Hi everyone,
This week at the Applied Statistics Workshop we will be welcoming Francesca Dominici, a
Professor of Biostatistics and Senior Associate Dean for Research at the Harvard T.H. Chan
School of Public Health. She will be presenting work entitled "Model Averaged Double
Robust Estimation." Please find the abstract below and on the
website<http://projects.iq.harvard.edu/applied.stats.workshop-gov3009/ho…me>. In
addition, the paper is attached.
As usual, we will meet in CGIS Knafel Room 354 and lunch will be provided. See you all
there!
-Pam
Model averaged double robust estimation
Francesca Dominici, Harvard T H Chan School of Public Health
Joint with: Matt Cefalu, Giovanni Parmigiani, Nils Arvold.

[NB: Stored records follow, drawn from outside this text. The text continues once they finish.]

==> flow/design.v (excerpt) <==
module router_top(input clock, resetn, read_enb_0, read_enb_1, read_enb_2, pkt_valid,
                  input [7:0] data_in, output [7:0] data_out_0, data_out_1, data_out_2,
                  output valid_out_0, valid_out_1, valid_out_2, error, busy);
export LEC_CHECK = 0
export ABC_AREA = 1
export CAP_MARGIN = 20
export CORE_MARGIN = 2
export CORE_UTILIZATION = 72
export CTS_CLUSTER_SIZE = 76
export PLACE_DENSITY_LB_ADDON = 0.07
export SETUP_SLACK_MARGIN = -0.16
export SLEW_MARGIN = 20
create_clock -name core_clock -period 2.08 [get_ports {clock}]
run.sh (not shown) runs the stock make flow with config.mk's settings and CLKGATE_MAP_FILE=.
The baseline completed and failed the layout checks on setup timing.
==> next run, changes <==
ABC_AREA = default   (was 1)
CORE_UTILIZATION = 70   (was 72)
CTS_CLUSTER_SIZE = default   (was 76)
PLACE_DENSITY_LB_ADDON = default   (was 0.07)
SETUP_SLACK_MARGIN = 0.55   (was -0.16)
The changed run produced a layout that fails on setup timing; sequential share of layout area went down by 5.2 points; clock-buffer cell count is lower by 1; final area grows by about 10%; total power climbs by 10%; die size decreases by about 1%; cell count came out lower by 22%; routed wire length rose by about 43%.
==> next run, changes <==
CELL_PAD_IN_SITES_DETAIL_PLACEMENT = 0   (was default)
CELL_PAD_IN_SITES_GLOBAL_PLACEMENT = 0   (was default)
CTS_CLUSTER_DIAMETER = 393   (was default)
CTS_CLUSTER_SIZE = 22   (was default)
GPL_ROUTABILITY_DRIVEN = 0   (was default)
SLEW_MARGIN = 40   (was 20)
The changed run finished but failed the layout checks on setup timing.
Total power drops by 17%.
Critical path depth is lower by 3.
Global-route usage decreases by 5.1 points.
Fmax grows by 5.1%.
Design area drops by 6.0%.
==> next run, changes <==
CELL_PAD_IN_SITES_DETAIL_PLACEMENT = default   (was 0)
CELL_PAD_IN_SITES_GLOBAL_PLACEMENT = default   (was 0)
CORE_UTILIZATION = 72   (was 70)
CTS_CLUSTER_DIAMETER = default   (was 393)
CTS_CLUSTER_SIZE = default   (was 22)
GPL_ROUTABILITY_DRIVEN = default   (was 0)
PLACE_DENSITY_LB_ADDON = 0.0   (was default)
SETUP_SLACK_MARGIN = 0.86   (was 0.55)
SLEW_MARGIN = 20   (was 40)
clock period = 2.98 ns   (was 2.08 ns; I/O delays follow)
Outcome: The changed run produced a clean layout. Final cell count went down by 2.5%. Worst setup slack gains 0.74 ns. Total power falls by 19%. Hold slack gets better by 0.23 ns. Sequential share of layout area is lower by 0.52 points. Wire length climbs by 21%. Utilization climbs by 3.4 points. Area after synthesis stays the same. Via count came out higher by 9.8%. Design area came out higher by 1.0%. Maximum frequency came out lower by 5.7%.

========
Starting RTL as in the previous note.
Settings: LEC_CHECK=0, ABC_AREA=0, CAP_MARGIN=10, CELL_PAD_IN_SITES_DETAIL_PLACEMENT=2, CELL_PAD_IN_SITES_GLOBAL_PLACEMENT=3, CORE_MARGIN=2, CORE_UTILIZATION=23, CTS_CLUSTER_DIAMETER=393, CTS_CLUSTER_SIZE=15, GPL_ROUTABILITY_DRIVEN=0, GPL_TIMING_DRIVEN=0, HOLD_SLACK_MARGIN=0.14, MIN_ROUTING_LAYER=met2, SLEW_MARGIN=15, TNS_END_PERCENT=65; clock period 5.37 ns.
The first run ran to the end with no violations.
Change:
Settings changed: ABC_AREA 0 to not set, CAP_MARGIN 10 to 20, CELL_PAD_IN_SITES_DETAIL_PLACEMENT 2 to not set, CELL_PAD_IN_SITES_GLOBAL_PLACEMENT 3 to not set, CORE_UTILIZATION 23 to 72, CTS_CLUSTER_DIAMETER 393 to not set, CTS_CLUSTER_SIZE 15 to 14, GPL_ROUTABILITY_DRIVEN 0 to not set, GPL_TIMING_DRIVEN 0 to not set, HOLD_SLACK_MARGIN 0.14 to not set, MIN_ROUTING_LAYER met2 to not set, SETUP_SLACK_MARGIN set to -0.21, SLEW_MARGIN 15 to 20, TNS_END_PERCENT 65 to not set.
Clock period 5.37 ns to 2.08 ns, I/O delays scaled along.
Result: Now the flow finished but failed the layout checks on negative setup slack. Core utilization climbs by 62 points. Clock skew falls by 0.032 ns. Wire length increases by 0.68%. Via count is lower by 8.4%. Total power increases to 2.9 times its value. Final cell count falls by 24%. Critical path depth came out higher by 5. Design area grows by 6.7%.
Change:
Settings changed: CORE_UTILIZATION 72 to 24, CTS_CLUSTER_SIZE 14 to not set, SETUP_SLACK_MARGIN -0.21 to not set.
Clock period 2.08 ns to 5.8 ns, I/O delays scaled along.
Result: The changed run ran to the end with no violations. Wire length fell by 20%. Die area came out higher to 3.0 times its value. Total power decreases by 67%.

========
Setup of oak:
router_top again, from the RTL that the note above started with.
Settings: LEC_CHECK=0, CAP_MARGIN=5, CELL_PAD_IN_SITES_GLOBAL_PLACEMENT=1, CORE_MARGIN=2, CORE_UTILIZATION=40, PLACE_DENSITY_LB_ADDON=0.3, SLEW_MARGIN=20; clock period 2.22 ns.
Although it ran to completion, oak produced a layout that fails the final checks because of negative setup slack.
==> flow/design.v (excerpt) <==
module fifo(input wire clk,reset,wr,rd, input wire[15:0] d_in, output wire full,empty, output wire[15:0] d_out);
Size in the first run: ~1400 cells after synthesis, ~280 flip-flops, about 38 I/O pins, ~12000 sq um of cells after synthesis.
Settings: LEC_CHECK=0, CAP_MARGIN=15, CORE_MARGIN=2, CORE_UTILIZATION=72, CTS_CLUSTER_SIZE=32, HOLD_SLACK_MARGIN=0.29, PLACE_DENSITY_LB_ADDON=0.28, SETUP_SLACK_MARGIN=-0.27, SLEW_MARGIN=20; clock period 2.73 ns.
run.sh (not shown) runs the stock make flow with config.mk's settings and CLKGATE_MAP_FILE=.
The first run finished but fails on setup timing.
Rerun with:
Settings changed: CAP_MARGIN 15 to 20, CORE_UTILIZATION 72 to 40, CTS_CLUSTER_SIZE 32 to default, HOLD_SLACK_MARGIN 0.29 to default, PLACE_DENSITY from default to 0.6, PLACE_DENSITY_LB_ADDON 0.28 to default, SETUP_SLACK_MARGIN -0.27 to default.
Clock period 2.73 ns to 4.49 ns, I/O delays scaled along.
Outcome: The changed run ran to the end with no violations; design area went down by a few percent; sequential power falls by well over a third; utilization is lower by 40 points; worst setup slack improves by 0.72 ns; register-to-register slack improves by 1.3 ns; combinational power is lower by well over a third.
Rerun with:
Settings changed: CORE_UTILIZATION 40 to 68, CTS_CLUSTER_SIZE from default to 31.
Clock period 4.49 ns to 3.59 ns, I/O delays scaled along.
=> The changed run produced a clean layout. Cell area is unchanged. Routed wire length decreases by 3.6%. Worst hold slack is about the same.
Rerun with:
Settings changed: CORE_UTILIZATION 68 to 69, CTS_CLUSTER_SIZE 31 to 32, PLACE_DENSITY 0.6 to default.
Clock period 3.59 ns to 2.79 ns, I/O delays scaled along.
=> With this change the flow completed, yet does not pass: setup timing. First-iteration DRC count rises by 28%. Power rises by about 33%. Worst setup slack degrades by 0.61 ns. Global-route usage rises by 2.9 points. Final area rises by 8.5%. Synthesized cell count does not change. Hold slack degrades by 0.052 ns. Die area falls by about 1.4%. Wire length rises by 9.3%. Utilization rises by 8.7 points.
Rerun with:
Settings changed: CORE_UTILIZATION 69 to 70, CTS_CLUSTER_SIZE 32 to 25, PLACE_DENSITY from default to 0.6.
Clock period 2.79 ns to 3.46 ns, I/O delays scaled along.
What happened: This time the run completed without violations; setup slack improves by 0.54 ns; design area goes down by about 8%; cell count shrinks by 2.2%.
Rerun with:
Settings changed: ABC_AREA from default to 1, CTS_CLUSTER_SIZE 25 to 31, PLACE_DENSITY 0.6 to default, SETUP_SLACK_MARGIN from default to 0.74.
Clock period 3.46 ns to 2.8 ns, I/O delays scaled along.
=> This time the run aborted during clock tree synthesis; die area went up by about 14%; area after synthesis came out higher by 14%; synthesized cell count went up by about 50%.

========
The RTL this note starts from:
==> flow/design.v <==
module invert (input wire i, output wire o);
   assign o = !i;
endmodule
module and2 (input wire i0, i1, output wire o);
  assign o = i0 & i1;
endmodule
module or2 (input wire i0, i1, output wire o);
  assign o = i0 | i1;
endmodule
module xor2 (input wire i0, i1, output wire o);
  assign o = i0 ^ i1;
endmodule
module and3 (input wire i0, i1, i2, output wire o);
   wire t;
   and2 and2_0 (i0, i1, t);
   and2 and2_1 (i2, t, o);
endmodule
module or3 (input wire i0, i1, i2, output wire o);
   wire t;
   or2 or2_0 (i0, i1, t);
   or2 or2_1 (i2, t, o);
endmodule
module xor3 (input wire i0, i1, i2, output wire o);
   wire t;
   xor2 xor2_0 (i0, i1, t);
   xor2 xor2_1 (i2, t, o);
endmodule
module and5(input wire i0, i1, i2, i3, i4, output wire o);
  wire t1;
  and3 a1(i0,i1,i2,t1);
  and3 a2(i3,i4,t1,o);
endmodule
module or5(input wire i0, i1, i2, i3, i4, output wire o);
  wire t1;
  or3 o1(i0,i1,i2,t1);
  or3 o2(i3,i4,t1,o);
endmodule
module mux2 (input wire i0, i1, j, output wire o);
  assign o = (j==0)?i0:i1;
endmodule
module mux4 (input wire [0:3] i, input wire j1, j0, output wire o);
  wire  t0, t1;
  mux2 mux2_0 (i[0], i[1], j0, t0);
  mux2 mux2_1 (i[2], i[3], j0, t1);
  mux2 mux2_2 (t0, t1, j1, o);
endmodule
module mux8 (input wire [0:7] i, input wire j2, j1, j0, output wire o);
  wire  t0, t1;
  mux4 mux4_0 (i[0:3], j1, j0, t0);
  mux4 mux4_1 (i[4:7], j1, j0, t1);
  mux2 mux2_0 (t0, t1, j2, o);
endmodule
module mux16 (input wire [0:15] i, input wire j3, j2, j1, j0, output wire o);
  wire  t0, t1;
  mux8 mux8_0 (i[0:7], j2, j1, j0, t0);
  mux8 mux8_1 (i[8:15], j2, j1, j0, t1);
  mux2 mux2_0 (t0, t1, j3, o);
endmodule
module demux2 (input wire i, j, output wire o0, o1);
  assign o0 = (j==0)?i:1'b0;
  assign o1 = (j==1)?i:1'b0;
endmodule
module demux4 (input wire i, input wire j1, j0, output wire [0:3] o);
  wire  t0, t1;
  demux2 demux2_0 (i, j1, t0, t1);
  demux2 demux2_1 (t0, j0, o[0], o[1]);
  demux2 demux2_2 (t1, j0, o[2], o[3]);
endmodule
module demux8 (input wire i, j2, j1, j0, output wire [0:7] o);
  wire  t0, t1;
  demux2 demux2_0 (i, j2, t0, t1);
  demux4 demux4_0 (t0, j1, j0, o[0:3]);
  demux4 demux4_1 (t1, j1, j0, o[4:7]);
endmodule
module demux16 (input wire i, j3, j2, j1, j0, output wire [0:15] o);
  wire  t0, t1;
  demux2 demux2_0 (i, j3, t0, t1);
  demux8 demux4_0 (t0, j2, j1, j0, o[0:7]);
  demux8 demux4_1 (t1, j2, j1, j0, o[8:15]);
endmodule
module df (input wire clk, in, output wire out);
  reg df_out;
  always@(posedge clk) df_out <= in;
  assign out = df_out;
endmodule
module dfr (input wire clk, reset, in, output wire out);
  wire reset_, df_in;
  invert invert_0 (reset, reset_);
  and2 and2_0 (in, reset_, df_in);
  df df_0 (clk, df_in, out);
endmodule
module dfr16 (input wire clk,reset, input wire [15:0] in, output wire [15:0] out);
  dfr d0(clk,reset, in[0], out[0]);
  dfr d1(clk,reset, in[1], out[1]);
  dfr d2(clk,reset, in[2], out[2]);
  dfr d3(clk,reset, in[3], out[3]);
  dfr d4(clk,reset, in[4], out[4]);
  dfr d5(clk,reset, in[5], out[5]);
  dfr d6(clk,reset, in[6], out[6]);
  dfr d7(clk,reset, in[7], out[7]);
  dfr d8(clk,reset, in[8], out[8]);
  dfr d9(clk,reset, in[9], out[9]);
  dfr d10(clk,reset, in[10], out[10]);
  dfr d11(clk,reset, in[11], out[11]);
  dfr d12(clk,reset, in[12], out[12]);
  dfr d13(clk,reset, in[13], out[13]);
  dfr d14(clk,reset, in[14], out[14]);
  dfr d15(clk,reset, in[15], out[15]);
endmodule
module dfrl (input wire clk, reset, load, in, output wire out);
  wire _in;
  mux2 mux2_0(out, in, load, _in);
  dfr dfr_1(clk, reset, _in, out);
endmodule
module ha(input wire i0, i1, output wire sum, cout);
  xor2 _i0(i0, i1, sum);
  and2 _i1(i0, i1, cout);
endmodule
module fa (input wire i0, i1, cin, output wire sum, cout);
   wire t0, t1, t2;
   xor3 _i0 (i0, i1, cin, sum);
   and2 _i1 (i0, i1, t0);
   and2 _i2 (i1, cin, t1);
   and2 _i3 (cin, i0, t2);
   or3 _i4 (t0, t1, t2, cout);
endmodule
module addsub (input wire addsub, i0, i1, cin, output wire sumdiff, cout);
  wire t;
  fa _i0 (i0, t, cin, sumdiff, cout);
  xor2 _i1 (i1, addsub, t);
endmodule
module bin_counter(input wire clk, reset, in, output wire[3:0] out);
    wire[3:0] t0,t1;
    dfrl d0(clk,reset,in,t0[0],out[0]);
    dfrl d1(clk,reset,in,t0[1],out[1]);
    dfrl d2(clk,reset,in,t0[2],out[2]);
    dfrl d3(clk,reset,in,t0[3],out[3]);
    ha h0(out[0],in,t0[0],t1[0]);
    ha h1(out[1],t1[0],t0[1],t1[1]);
    ha h2(out[2],t1[1],t0[2],t1[2]);
    ha h3(out[3],t1[2],t0[3],t1[3]);
endmodule
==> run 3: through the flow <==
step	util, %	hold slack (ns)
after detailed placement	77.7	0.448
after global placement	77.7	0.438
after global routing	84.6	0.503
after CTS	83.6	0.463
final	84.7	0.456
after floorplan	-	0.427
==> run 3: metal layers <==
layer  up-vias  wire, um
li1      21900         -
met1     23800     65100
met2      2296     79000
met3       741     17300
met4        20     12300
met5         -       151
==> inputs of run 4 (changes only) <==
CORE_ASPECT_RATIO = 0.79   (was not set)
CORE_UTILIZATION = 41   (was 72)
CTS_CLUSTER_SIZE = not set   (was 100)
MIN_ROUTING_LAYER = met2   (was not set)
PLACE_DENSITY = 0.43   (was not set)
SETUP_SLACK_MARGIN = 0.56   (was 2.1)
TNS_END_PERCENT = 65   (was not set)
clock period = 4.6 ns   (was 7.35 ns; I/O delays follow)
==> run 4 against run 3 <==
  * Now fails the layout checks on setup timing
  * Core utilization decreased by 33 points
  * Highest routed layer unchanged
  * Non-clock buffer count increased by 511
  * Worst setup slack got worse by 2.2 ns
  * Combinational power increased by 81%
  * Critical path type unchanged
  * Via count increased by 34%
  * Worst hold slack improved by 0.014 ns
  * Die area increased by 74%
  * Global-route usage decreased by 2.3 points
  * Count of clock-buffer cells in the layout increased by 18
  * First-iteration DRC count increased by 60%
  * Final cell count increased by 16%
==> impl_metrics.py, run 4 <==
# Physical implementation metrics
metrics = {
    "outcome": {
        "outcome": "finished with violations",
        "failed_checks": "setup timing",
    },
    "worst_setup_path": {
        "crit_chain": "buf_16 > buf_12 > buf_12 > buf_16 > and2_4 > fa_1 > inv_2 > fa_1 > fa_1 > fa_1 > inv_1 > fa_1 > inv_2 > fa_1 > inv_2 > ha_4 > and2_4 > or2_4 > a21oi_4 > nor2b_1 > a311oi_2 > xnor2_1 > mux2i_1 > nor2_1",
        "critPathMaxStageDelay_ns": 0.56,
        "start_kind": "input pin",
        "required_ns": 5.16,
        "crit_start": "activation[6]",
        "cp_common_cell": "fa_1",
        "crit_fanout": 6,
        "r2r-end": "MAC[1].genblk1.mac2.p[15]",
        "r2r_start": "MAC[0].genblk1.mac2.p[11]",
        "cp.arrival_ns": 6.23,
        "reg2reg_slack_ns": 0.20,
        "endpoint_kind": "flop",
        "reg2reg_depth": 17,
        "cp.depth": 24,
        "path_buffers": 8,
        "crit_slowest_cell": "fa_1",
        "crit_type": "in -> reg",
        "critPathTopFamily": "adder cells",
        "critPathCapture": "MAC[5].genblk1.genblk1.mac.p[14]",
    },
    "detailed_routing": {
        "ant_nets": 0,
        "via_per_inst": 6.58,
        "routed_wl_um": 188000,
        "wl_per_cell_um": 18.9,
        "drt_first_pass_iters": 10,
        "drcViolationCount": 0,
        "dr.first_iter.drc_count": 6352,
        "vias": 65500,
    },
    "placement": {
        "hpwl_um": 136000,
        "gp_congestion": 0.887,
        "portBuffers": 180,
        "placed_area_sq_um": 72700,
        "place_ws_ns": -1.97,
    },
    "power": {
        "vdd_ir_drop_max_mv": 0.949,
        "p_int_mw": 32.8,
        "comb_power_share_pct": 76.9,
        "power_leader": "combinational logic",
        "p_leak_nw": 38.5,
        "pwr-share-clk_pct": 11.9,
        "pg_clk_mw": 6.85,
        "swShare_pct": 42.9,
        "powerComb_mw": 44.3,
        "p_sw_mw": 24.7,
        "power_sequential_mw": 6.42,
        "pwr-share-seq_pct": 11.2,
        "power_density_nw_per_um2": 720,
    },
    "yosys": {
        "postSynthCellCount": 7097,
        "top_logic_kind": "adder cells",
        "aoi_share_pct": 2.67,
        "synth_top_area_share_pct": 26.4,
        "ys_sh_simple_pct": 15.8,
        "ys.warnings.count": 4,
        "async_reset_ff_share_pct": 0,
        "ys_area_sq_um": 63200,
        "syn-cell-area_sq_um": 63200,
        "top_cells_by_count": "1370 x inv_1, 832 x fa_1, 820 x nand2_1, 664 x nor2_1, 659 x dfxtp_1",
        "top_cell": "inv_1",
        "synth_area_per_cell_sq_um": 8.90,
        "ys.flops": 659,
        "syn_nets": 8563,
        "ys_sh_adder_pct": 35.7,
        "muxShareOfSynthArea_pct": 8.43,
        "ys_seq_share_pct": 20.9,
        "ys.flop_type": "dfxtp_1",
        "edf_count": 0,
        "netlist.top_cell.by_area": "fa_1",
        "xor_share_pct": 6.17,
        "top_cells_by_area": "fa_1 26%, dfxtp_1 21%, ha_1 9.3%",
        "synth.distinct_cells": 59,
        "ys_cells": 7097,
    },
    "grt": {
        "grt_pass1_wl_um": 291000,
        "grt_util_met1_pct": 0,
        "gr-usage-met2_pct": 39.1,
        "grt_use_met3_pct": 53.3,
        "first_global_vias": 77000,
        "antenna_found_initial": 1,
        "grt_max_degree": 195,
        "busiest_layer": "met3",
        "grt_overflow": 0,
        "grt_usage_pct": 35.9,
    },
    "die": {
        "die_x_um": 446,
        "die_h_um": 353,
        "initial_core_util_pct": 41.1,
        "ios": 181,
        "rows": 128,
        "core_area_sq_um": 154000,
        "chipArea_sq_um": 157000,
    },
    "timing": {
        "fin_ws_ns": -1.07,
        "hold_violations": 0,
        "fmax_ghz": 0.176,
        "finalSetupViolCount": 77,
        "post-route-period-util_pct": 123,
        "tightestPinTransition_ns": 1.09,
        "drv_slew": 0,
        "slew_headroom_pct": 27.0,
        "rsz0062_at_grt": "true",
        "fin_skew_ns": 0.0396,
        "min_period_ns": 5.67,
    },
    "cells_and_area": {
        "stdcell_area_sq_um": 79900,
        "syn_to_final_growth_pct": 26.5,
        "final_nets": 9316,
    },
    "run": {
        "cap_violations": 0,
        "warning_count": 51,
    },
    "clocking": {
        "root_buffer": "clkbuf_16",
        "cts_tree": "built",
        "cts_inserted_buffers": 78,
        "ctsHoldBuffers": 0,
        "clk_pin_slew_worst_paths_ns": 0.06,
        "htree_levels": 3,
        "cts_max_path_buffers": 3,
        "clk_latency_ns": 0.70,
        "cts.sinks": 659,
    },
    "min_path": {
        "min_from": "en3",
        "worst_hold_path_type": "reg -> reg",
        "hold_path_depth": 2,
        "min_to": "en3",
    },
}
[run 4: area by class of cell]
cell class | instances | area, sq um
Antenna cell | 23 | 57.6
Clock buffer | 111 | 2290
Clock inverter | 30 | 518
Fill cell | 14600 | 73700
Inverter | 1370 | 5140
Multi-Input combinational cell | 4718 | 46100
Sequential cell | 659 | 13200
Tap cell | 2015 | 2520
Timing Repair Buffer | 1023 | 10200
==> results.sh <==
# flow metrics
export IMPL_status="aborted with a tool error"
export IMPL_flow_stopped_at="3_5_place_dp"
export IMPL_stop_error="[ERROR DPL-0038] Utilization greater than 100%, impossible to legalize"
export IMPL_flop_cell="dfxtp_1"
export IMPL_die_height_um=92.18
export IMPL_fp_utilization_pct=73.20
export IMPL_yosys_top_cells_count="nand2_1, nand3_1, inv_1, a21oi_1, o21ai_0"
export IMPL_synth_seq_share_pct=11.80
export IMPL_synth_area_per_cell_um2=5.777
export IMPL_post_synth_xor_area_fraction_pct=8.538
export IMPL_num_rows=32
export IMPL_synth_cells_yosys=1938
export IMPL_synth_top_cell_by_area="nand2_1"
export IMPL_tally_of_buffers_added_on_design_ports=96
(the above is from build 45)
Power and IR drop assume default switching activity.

ABSTRACT. Researchers are increasingly being challenged with decisions on how to best
control for a high-dimensional set of potential confounders when estimating causal
effects. Typically, a single propensity score model is used to adjust for confounding,
while the uncertainty surrounding the procedure to arrive at this propensity score model
is often ignored and failure to include even one important confounder will results in
bias. We propose a general causal framework that overcomes the limitations described above
through the use of model averaging. We illustrate the proposed framework in the context of
double robust estimation.The MA-DR estimator is defined as a weighted average of double
robust estimators, where each double robust estimator corresponds to a specific choice for
the outcome model and the propensity score. The MA-DR estimator extend the desirable
double robustness property by achieving consistency under the much weaker assumption that
either the true propensity score model or the true outcome model be within a specified,
possibly large, class of models. Importantly, using simulation studies, we found that our
MA-DR estimator dramatically reduces mean squared error by the largest percentage in the
realistic situation where the set of potential confounders is large relative to the sample
size. We apply the methodology to estimate the comparative effectiveness of the oral
chemotherapy temozolomide on 1-year survival in a cohort of 1887 Medicare enrollees who
were diagnosed with glioblastoma between June 2005 and December 2009.